What needs to be done
Search the material below for the word "instances". Copy every line that has it.

The data
## src/rtl/pwm_sample_player.sv

```systemverilog
// Audio PWM back end: once per PWM period, fetch a duty sample from the async FIFO or the
// CPU duty register, and drive a registered, glitch-free PWM bit.
module pwm_sample_player #(
    parameter int unsigned WIDTH = 12
) (
    input  logic             clk,
    input  logic             rst,
    input  logic             dac_source,
    input  logic [WIDTH-1:0] rv_duty_cycle,
    input  logic             req,
    output logic             ack,
    input  logic [WIDTH-1:0] async_duty_cycle,
    input  logic             async_empty,
    output logic             async_r_en,
    output logic             underrun,
    output logic             pwm
);

    localparam logic [WIDTH-1:0] CNT_LAST    = {WIDTH{1'b1}};
    // Decision edges sit one cycle ahead so registered strobes are visible at LAST-2 / LAST.
    localparam logic [WIDTH-1:0] CNT_ARM     = CNT_LAST - WIDTH'(3);
    localparam logic [WIDTH-1:0] CNT_CAPTURE = CNT_LAST - WIDTH'(1);

    logic [WIDTH-1:0] cnt;
    logic [WIDTH-1:0] duty;
    logic [WIDTH-1:0] next_duty;
    logic             mode;
    logic             rd_pend;

    // Free-running period counter and registered comparator output.
    always_ff @(posedge clk) begin
        if (rst) begin
            cnt <= '0;
            pwm <= 1'b0;
        end else begin
            cnt <= cnt + WIDTH'(1);
            pwm <= (cnt < duty);
        end
    end

    // FIFO fetch: at most one read strobe per period, or an underrun pulse when empty.
    always_ff @(posedge clk) begin
        if (rst) begin
            async_r_en <= 1'b0;
            underrun   <= 1'b0;
            rd_pend    <= 1'b0;
        end else begin
            async_r_en <= 1'b0;
            underrun   <= 1'b0;
            if (cnt == CNT_ARM && !mode) begin
                if (!async_empty) begin
                    async_r_en <= 1'b1;
                    rd_pend    <= 1'b1;
                end else begin
                    underrun <= 1'b1;
                    rd_pend  <= 1'b0;
                end
            end else if (cnt == CNT_CAPTURE) begin
                rd_pend <= 1'b0;
            end
        end
    end

    // Sample staging, CPU handshake and period-boundary loads of duty and mode.
    always_ff @(posedge clk) begin
        if (rst) begin
            ack       <= 1'b0;
            next_duty <= '0;
            duty      <= '0;
            mode      <= 1'b0;
        end else begin
            ack <= 1'b0;
            if (cnt == CNT_CAPTURE) begin
                if (rd_pend) begin
                    next_duty <= async_duty_cycle;
                end
                if (mode && req) begin
                    ack <= 1'b1;
                end
            end
            if (cnt == CNT_LAST) begin
                mode <= dac_source;
                if (mode) begin
                    // ack is high exactly in this cycle when the CPU value is consumed
                    if (ack) begin
                        duty      <= rv_duty_cycle;
                        next_duty <= rv_duty_cycle;
                    end
                end else begin
                    duty <= next_duty;
                end
            end
        end
    end

endmodule

```

## config.mk

```make
export PLATFORM = sky130hd
export DESIGN_NAME = pwm_sample_player
export DESIGN_NICKNAME = d
export VERILOG_FILES = /design/src/rtl/pwm_sample_player.sv
export SDC_FILE = /design/constraint.sdc
export NUM_CORES = 1
export LEC_CHECK = 0
export ABC_AREA = 0
export CAP_MARGIN = 5
export CORE_MARGIN = 2
export CORE_UTILIZATION = 40
export DETAILED_ROUTE_END_ITERATION = 12
export GPL_ROUTABILITY_DRIVEN = 1
export SYNTH_ARGS = -nofsm -noshare
export SYNTH_HDL_FRONTEND = slang
export SYNTH_SLANG_ARGS = --single-unit
```

## constraint.sdc

```tcl
create_clock -name clk -period 2.18 [get_ports clk]
set_input_delay 0.218 -clock clk [delete_from_list [all_inputs] [get_ports clk]]
set_output_delay 0.218 -clock clk [all_outputs]
set_load 0.02 [all_outputs]
```

# ---- Word level (Yosys, flattened, before mapping)
# Index checks and enable logic that the tools add are counted.
dict set report classes {
  n_addsub 1
  mul 0
  n_div 0
  n_lt_le_gt_ge 1
  n_eq_ne 4
  shift 0
  n_mux 12
  bitwise 2
  n_reduce_logical 7
}
# op n
set ops {}
lappend ops {{12-bit two-way mux} 7}
lappend ops {{12-bit equality test, second input constant} 3}
lappend ops {{12-bit by 1-bit adder with 12-bit output, second input constant} 1}
lappend ops {{12-bit < comparator} 1}
lappend ops {{1-bit two-way mux} 5}
lappend ops {{2-bit OR reduction} 2}
lappend ops {{1-bit logical AND} 2}
lappend ops {{2-bit inequality test, second input constant} 1}
lappend ops {{1-bit inverter} 2}
lappend ops {{2-bit AND reduction} 1}
lappend ops {{2-bit nonzero test} 1}
lappend ops {{1-bit logical NOT} 1}
dict set report word_totals {
  register_bits 42
  latch_bits 0
  ramBits 0
  mem_bits_ro 0
  input_bits 29
  out_inout_bits 4
  elab_cells 36
  memories 0
}

# ---- Longest topological paths before layout
# Gate-level depths: netlist of the first run.
dict set report depth {
  depth_word 5
  depth_mapped 7
  ltp_nobuf 6
}

# ---- Least setup slack after synthesis of the first run
# Ideal clock, no wire load.
dict set report synth_path {
  path_type {reg2reg}
  from {register cnt[1]}
  to {register next_duty[4]}
  setup_time_ps 142
  arrival_time_ps 1643
  required_ps 2038
  slack_ps 395
  path_stages_with_launch 8
  n_path_buf 2
  period_less_slack_ps 1785
  path_cell_list {dfxtp_1 -> ha_1 -> nand3_2 -> or4_1 -> buf_2 -> buf_6 -> nor2_1 -> a211oi_2}
}
dict set report synth_between {
  elab_chain_len 5
  elab_cells_between_ends 6
  cone_classes {eq/ne: 2; mux: 4}
}
# item line_no
set synth_lines {}
lappend synth_lines {{start, declared} 24} ;# logic [WIDTH-1:0] cnt;
lappend synth_lines {{start signal, assigned} 36} ;# cnt <= cnt + WIDTH'(1);
lappend synth_lines {{12-bit equality test} 73} ;# if (cnt == CNT_CAPTURE) begin
lappend synth_lines {{12-bit two-way mux} 73}
lappend synth_lines {{12-bit two-way mux} 85} ;# if (ack) begin
lappend synth_lines {{12-bit two-way mux} 83} ;# if (mode) begin
lappend synth_lines {{12-bit two-way mux *} 81} ;# if (cnt == CNT_LAST) begin
lappend synth_lines {{end signal, assigned} 75} ;# next_duty <= async_duty_cycle;
lappend synth_lines {{end signal, assigned} 87} ;# next_duty <= rv_duty_cycle;
lappend synth_lines {{end, declared} 26} ;# logic [WIDTH-1:0] next_duty;
# Mark *: on every way between the ends. The rest lies on a longest branch, timed or not.
# A chain may end at the register's enable or synchronous reset.

# ---- Worst setup path after layout of the first run
dict set report layout_path {
  from {register cnt[1]}
  to {register next_duty[8]}
}
# Same word-level chain as after synthesis.

==> impl_summary.txt, run 1 <==
----------------------------------------------------
[Status]
  Run status ... completed

[Global route]
  Total track usage ... roughly 15%
  Global Route met1 Usage ... 18.6%
  Total global routing overflow ... 0
  GR met2 Demand/Resource ... about 26%
  Global-route track usage on met3 ... under 10%
  Pin count of the biggest net entering global routing ... 35
  Initial antenna violation count ... 0
  Busiest metal layer after global routing ... met2
  Global-route wire length before repair ... roughly 7400 um
  Via count of the first global-routing pass ... ~1600

[STA]
  Post-Route Skew ... between 0.006 and 0.007 ns
  Fin Hold WS ... 0.441 ns
  Part of the cycle the worst path needs ... between 80% and 90%
  Worst-margin pin slew ... around 0.68 ns
  Remaining max-slew budget at the tightest pin ... 54.9%
  Hold Vio Cnt, Final ... 0
  Max Transition Viols Final ... 0
  RSZ-0062 raised after global routing ... no
  Final TNS setup ... 0 ns
  Min Tclk post-route ... between 1.5 and 2 ns
  Final setup violating endpoints ... 0
  Achievable frequency ... 521 MHz

[Run]
  Max cap viols ... 0

[Routing]
  Detailed-route DRC error count ... 0
  Vias/cell ... approximately 5
  Number of detailed-routing iterations run before antenna repair ... 4
  Count of antenna-violating nets left after detailed routing ... 0
  Total number of vias ... between 1500 and 2000
  WL/cell ... 12.5 um
  Final routed wirelength across all metal layers ... ~4200 um
  Number of violations reported at the end of detailed-routing iteration 0 ... 32

[Hold path]
  Min-delay worst type ... in2reg
  Hold path start ... rst

[Setup path]
  Highest cell delay on the worst timing path ... 0.54 ns
  Crit path capture type ... register
  Critical path arrival ... 2.07 ns
  Gate family responsible for the most delay along the worst path ... simple AND/OR/NAND/NOR gates
  Critical-path cell list ... ha_1, nand3_2, or4_1, buf_4, nor2_1, a211oi_2
  Launch instance of the worst register-to-register path ... cnt[1]
  Type of the worst setup path ... reg2reg
  Kind of start point of the critical path ... register
  Crit path launch ... cnt[1]
  Maximum fanout count along the critical path ... 24
  WP data required ... 2.33 ns
  Slowest cell on the critical path ... or4_1
  Sum of buffers and inverters on the critical path ... 1

[Power]
  Maximum VDD drop ... 247 uV
  Power density over the cells ... 523 nW/um2
  LEAKAGE ... between 0.8 and 0.9 nW

[Cells and area]
  Final #Nets ... around 300
  Synthesis-to-layout area growth ... 20.7%
  Antenna Diode Count ... 0
  Post-layout util ... 49.2%
  Ratio of cells with drive above 1 in the final layout ... around 12%

[Synth]
  Syn Area/Cell ... about 9.5 um2
  Dominant combinational cell family by area after synthesis ... simple AND/OR/NAND/NOR gates
  Synth area leaders ... dfxtp_1 (38%), mux2i_1 (11%), ha_1 (7.9%), a211oi_2 (6.8%), nor2_1 (6.4%)
  Synth Area in Simple Gates ... 18.0%
  Yosys top cell area share ... 37.9%
  Total number of yosys warnings ... 0
  Net count of the mapped netlist ... about 280
  XOR/XNOR Fraction of Synth Area ... under 10%
  Mux share of post-synthesis cell area ... a little under an eighth
  Instance count of the mapped netlist ... ~230
  Number of flip-flops and latches in the synthesized netlist ... 42
  Cell variety after synth ... 38
  Portion of the post-synthesis area used by sequential elements ... 37.9%
  Area leader, netlist ... dfxtp_1
  Complex-gate fraction of the synthesized area ... approximately 15%
  Mapped cell area ... 2220 um2
  Post-Synth Adder-Cell Area ... under 10%

[Floorplan]
  Core Rows ... 27
  Die extent in x ... 78.4 um
  Vertical die dimension ... between 70 and 80 um
  DIE AREA ... between 6000 and 7000 um2
  Standard cell core area ... ~5400 um2
  I/O pin count ... 33
  Initial Util ... about two fifths

[Clocking]
  Clock sinks ... 42
  Clk Latency, worst-skew pair ... a little under 0.3 ns
  Number of clock buffers inserted by TritonCTS ... 5
  Maximum level of the CTS H-tree ... 2
  Clock Pin Slew Worst Setup and Hold Paths ... roughly 0.080 ns
  Post-cts repair resize count ... 0
  TritonCTS clock tree ... yes
  Post-CTS Hold Fix Bufs ... 0
  Longest Clk Path Bufs ... 2
  Root buffer selected by CTS ... clkbuf_8
  Post-CTS setup buffer count ... 0

[Place]
  Total half-perimeter wirelength after legalization and detailed placement ... slightly above 3000 um
  Port Buffer Count ... 32
  Routability Congestion ... between 0.7 and 0.8

----------------------------------------------------
==> sequential cells by signal, indices dropped and copies added (netlist names) <==
name        cells
cnt            12
duty           12
next_duty      12
ack             1
async_r_en      1
mode            1
pwm             1
rd_pend         1
underrun        1
==> layer usage <==
metal | wire length (um) | part of all wire [%]
met3 | 128 | 3.0
met2 | 1920 | 45
met4 | 78 | 1.9
met5 | 0 | 0
met1 | 2090 | 50
==> per-stage QoR <==
stage          instances  power [W]  cell area [um2]  worst slack (ns)
2_1_floorplan        234   0.000839             2220             0.395
3_3_place_gp         329   0.000906             2580             0.305
3_5_place_dp         329   0.000906             2580             0.267
4_1_cts              337    0.00143             2680             0.253
5_1_grt              337    0.00147             2680             0.150
6_report             337    0.00140             2680             0.262
==> where the power goes <==
part	internal, W	total, W	switching (W)
registers	0.000773	0.000781	0.00000811
logic	0.0000640	0.000106	0.0000416
clock network	0.000256	0.000512	0.000257
==> cell type report <==
type                    count  area [um2]
multi-input cells         162        1240
flip-flops and latches     42         841
clock buffers               7        86.3
well taps                  72        90.1
fillers                   538        2760
inverters                  15        56.3
clock inverters             1        5.00
repair buffers             38         360
==> path summary, 6_finish.rpt <==
path | cells past startpoint | end | slack [ns]
worst max-delay path | 6 | next_duty[8] | 0.26
worst min register to register | 1 | cnt[0] | 0.48
worst min-delay path | 2 | cnt[0] | 0.44
worst max register to register | 6 | next_duty[8] | 0.26
==> cells by family after synthesis <==
kind of cell | after synthesis
AO/OA/AOI/OAI | 36
XOR/XNOR | 9
adder cells (fa/ha/maj) | 14
buffers and inverters | 30
flip-flops | 42
multiplexers | 25
AND/OR/NAND/NOR | 78
==> cell usage in the layout, fill, tap and decap left out, types with 2 or more instances in the layout <==
cell type,netlist,routed
dfxtp_1,42,42
xor2_1,6,6
and4_1,3,3
o21ai_0,2,2
nor2b_1,2,2
xnor2_1,3,3
nor2_1,38,38
clkbuf_8,0,6
and3_1,2,2
a211oi_2,12,12
nand4_1,6,6
a211oi_1,12,12
nand2_1,6,6
nand3_1,8,8
buf_4,1,6
clkdlybuf4s50_1,0,31
inv_1,15,15
nor3_1,3,3
nand4_2,2,2
ha_1,14,14
mux2i_1,25,25
a21oi_1,5,5
==> synthesized netlist by cell type <==
cell	number
nor2b_1	2
a211oi_1	12
buf_4	1
nand4_2	2
xor2_1	6
nand3_2	1
o21ai_0	2
mux2i_1	25
xnor2_1	3
or4_1	1
o21a_1	1
ha_1	14
buf_1	1
and3_1	2
a2111oi_4	1
nand3_1	8
nor2_1	38
nor4b_1	1
or3_1	1
nor3_2	1
a21oi_1	5
a21o_1	1
nand2_1	6
dfxtp_1	42
inv_1	15
o211ai_1	1
nand2b_1	1
nor4_1	1
a2111oi_0	1
nand4_1	6
buf_2	3
nor3_1	3
buf_6	2
clkbuf_1	7
or3b_2	1
a211oi_2	12
and4_1	3
clkbuf_4	1
Power figures use the tool's default switching activity.
==> run 2, diff against run 1 <==
- CORE_UTILIZATION: 40 -> 27
==> run 2 against run 1 <==
Die area is 45% higher. Utilization is 15 points lower. Critical path type unchanged. Largest cell class unchanged. First-iteration DRC count is 100% higher. Maximum frequency rose by 1.2%. Register-to-register slack better by 0.02 ns. Count of clock-buffer cells in the layout down 1. Sequential cell count unchanged. Worst setup slack better by 0.022 ns. Critical endpoint unchanged. Critical path depth unchanged. Combinational power hardly changed. Largest power group unchanged. Sequential power about the same.
==> impl_summary.txt, run 2 (synthesis results as in run 1) <==
----------------------------------------------------
[Status]
  Run status ... completed

[Cells and area]
  Ratio of cells with drive above 1 in the final layout ... roughly an eighth
  Post-route insts no fill ... 370
  Count of filler cells inserted in the layout ... 875
  Sequential cell area in the final layout ... 841 um2
  Most common library cell in the layout ignoring fill and taps ... dfxtp_1
  Largest registers ranked by flip-flop count ... cnt: 12 flops, duty: 12 flops, next_duty: 12 flops
  Antenna Diode Count ... 0
  Final #Nets ... between 300 and 400
  Synthesis-to-layout area growth ... 25.5%
  Post-layout util ... about a third
  Area taken by multi-input logic gates ... around 1200 um2
  Commonest non-fill, non-tap cells in the layout ... dfxtp_1 (42), nor2_1 (38), clkdlybuf4s50_1 (31), mux2i_1 (25), inv_1 (15)

[STA]
  Remaining max-slew budget at the tightest pin ... about 55%
  Worst-margin pin slew ... 0.681 ns
  Final TNS setup ... 0 ns
  Min Tclk post-route ... 1.90 ns
  Achievable frequency ... roughly 530 MHz
  RSZ-0062 raised after global routing ... no
  Max Transition Viols Final ... 0
  Fin Hold WS ... 0.432 ns
  Post-Route Skew ... about 0.0083 ns
  Hold Vio Cnt, Final ... 0
  Part of the cycle the worst path needs ... roughly 87%
  Final setup violating endpoints ... 0

[Routing]
  Number of violations reported at the end of detailed-routing iteration 0 ... 64
  Total number of vias ... ~1700
  Final routed wirelength across all metal layers ... 4210 um
  Vias/cell ... between 4 and 5
  WL/cell ... 11.4 um
  Count of antenna-violating nets left after detailed routing ... 0
  Number of detailed-routing iterations run before antenna repair ... 2
  Detailed-route DRC error count ... 0

[Power]
  Power density over the cells ... 590 nW/um2
  Maximum VDD drop ... between 200 and 250 uV
  LEAKAGE ... a little over 0.9 nW
  Sum of internal, switching and leakage power ... about 0.0016 W

[Clocking]
  Post-cts repair resize count ... 0
  Root buffer selected by CTS ... clkbuf_8
  TritonCTS clock tree ... yes
  Post-CTS Hold Fix Bufs ... 0
  Clk Latency, worst-skew pair ... ~0.29 ns
  Longest Clk Path Bufs ... 2
  Clock Pin Slew Worst Setup and Hold Paths ... ~0.080 ns
  Number of clock buffers inserted by TritonCTS ... 5
  Post-CTS setup buffer count ... 0
  Maximum level of the CTS H-tree ... 2
  Clock sinks ... 42

[Place]
  Instance count after placement with tap cells included ... approximately 360
  Routability Congestion ... ~0.74
  Port Buffer Count ... 32
  Total half-perimeter wirelength after legalization and detailed placement ... 3130 um

[Setup path]
  WP data required ... 2.33 ns
  Length in cells of the worst reg-to-reg path ... 6
  Crit path capture type ... register
  Kind of start point of the critical path ... register
  Critical path arrival ... a little over 2 ns
  Maximum fanout count along the critical path ... 24
  Type of the worst setup path ... reg2reg

[Run]
  Max cap viols ... 0

[Hold path]
  Min-delay worst type ... in2reg
  Number of cells on the worst hold path ... 2

[Global route]
  Total track usage ... approximately a tenth
  Pin count of the biggest net entering global routing ... 36
  Via count of the first global-routing pass ... 1638
  Global-route wire length before repair ... 7260 um
  Initial antenna violation count ... 0
  Total global routing overflow ... 0

[Floorplan]
  Vertical die dimension ... between 90 and 100 um
  Core Rows ... 33
  Die extent in x ... 94.6 um
  I/O pin count ... 33
  Initial Util ... between 20% and 30%
  DIE AREA ... 8950 um2
  Standard cell core area ... ~8100 um2

----------------------------------------------------
[run 2: cell types whose count changed in the layout (fill, tap and decap cells not counted), sizes merged]
| cell | previous run | this run |
|---|---|---|
| bufinv | 0 | 2 |
| clkbuf | 7 | 6 |
| clkinv | 1 | 0 |
[run 2: path summary, 6_finish.rpt]
kind              startpoint            to  slack [ns]
setup / recovery      cnt[1]  next_duty[8]        0.28
hold / removal           rst        cnt[0]        0.43
setup reg to reg      cnt[1]  next_duty[8]        0.28
hold reg to reg      rd_pend       rd_pend        0.48
[run 2: final cells by class]
cell class	count	share of cell area, %
Multi-Input combinational cell	162	44.5
Timing Repair Buffer	38	13.4
Sequential cell	42	30.2
Clock buffer	6	2.97
Clock inverter	2	2.16
Inverter	15	2.03
Tap cell	105	4.73
[run 2: metal layers]
layer	GRT usage [%]	wire, um	vias up
li1	-	-	886
met1	12.2	2020	764
met2	17.9	2000	22
met3	2.71	129	7
met4	2.90	53	0
met5	0	0	-
[run 2: metrics by stage]
| step | worst slack, ns | cell area, um2 |
|---|---|---|
| finish | 0.285 | 2780 |
| global route | 0.167 | 2780 |
| CTS | 0.276 | 2780 |
| detailed placement | 0.294 | 2640 |
| global placement | 0.323 | 2640 |
| floorplan | 0.395 | 2220 |
[run 2: power by group]
part / switching [W] / leakage, nW / internal (W)
clock network: 0.000264 / 0.0714 / 0.000489
logic: 0.0000417 / 0.512 / 0.0000640
registers: 0.00000833 / 0.339 / 0.000773
total: 0.000314 / 0.923 / 0.00133
[run 2: critical path, cell delays in order (launching register included)]
cell	delay (ns)
dfxtp_1	0.42
ha_1	0.24
nand3_2	0.11
or4_1	0.53
buf_4	0.25
nor2_1	0.15
a211oi_2	0.06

Worked solution
stage          instances  power [W]  cell area [um2]  worst slack (ns)
==> cell usage in the layout, fill, tap and decap left out, types with 2 or more instances in the layout <==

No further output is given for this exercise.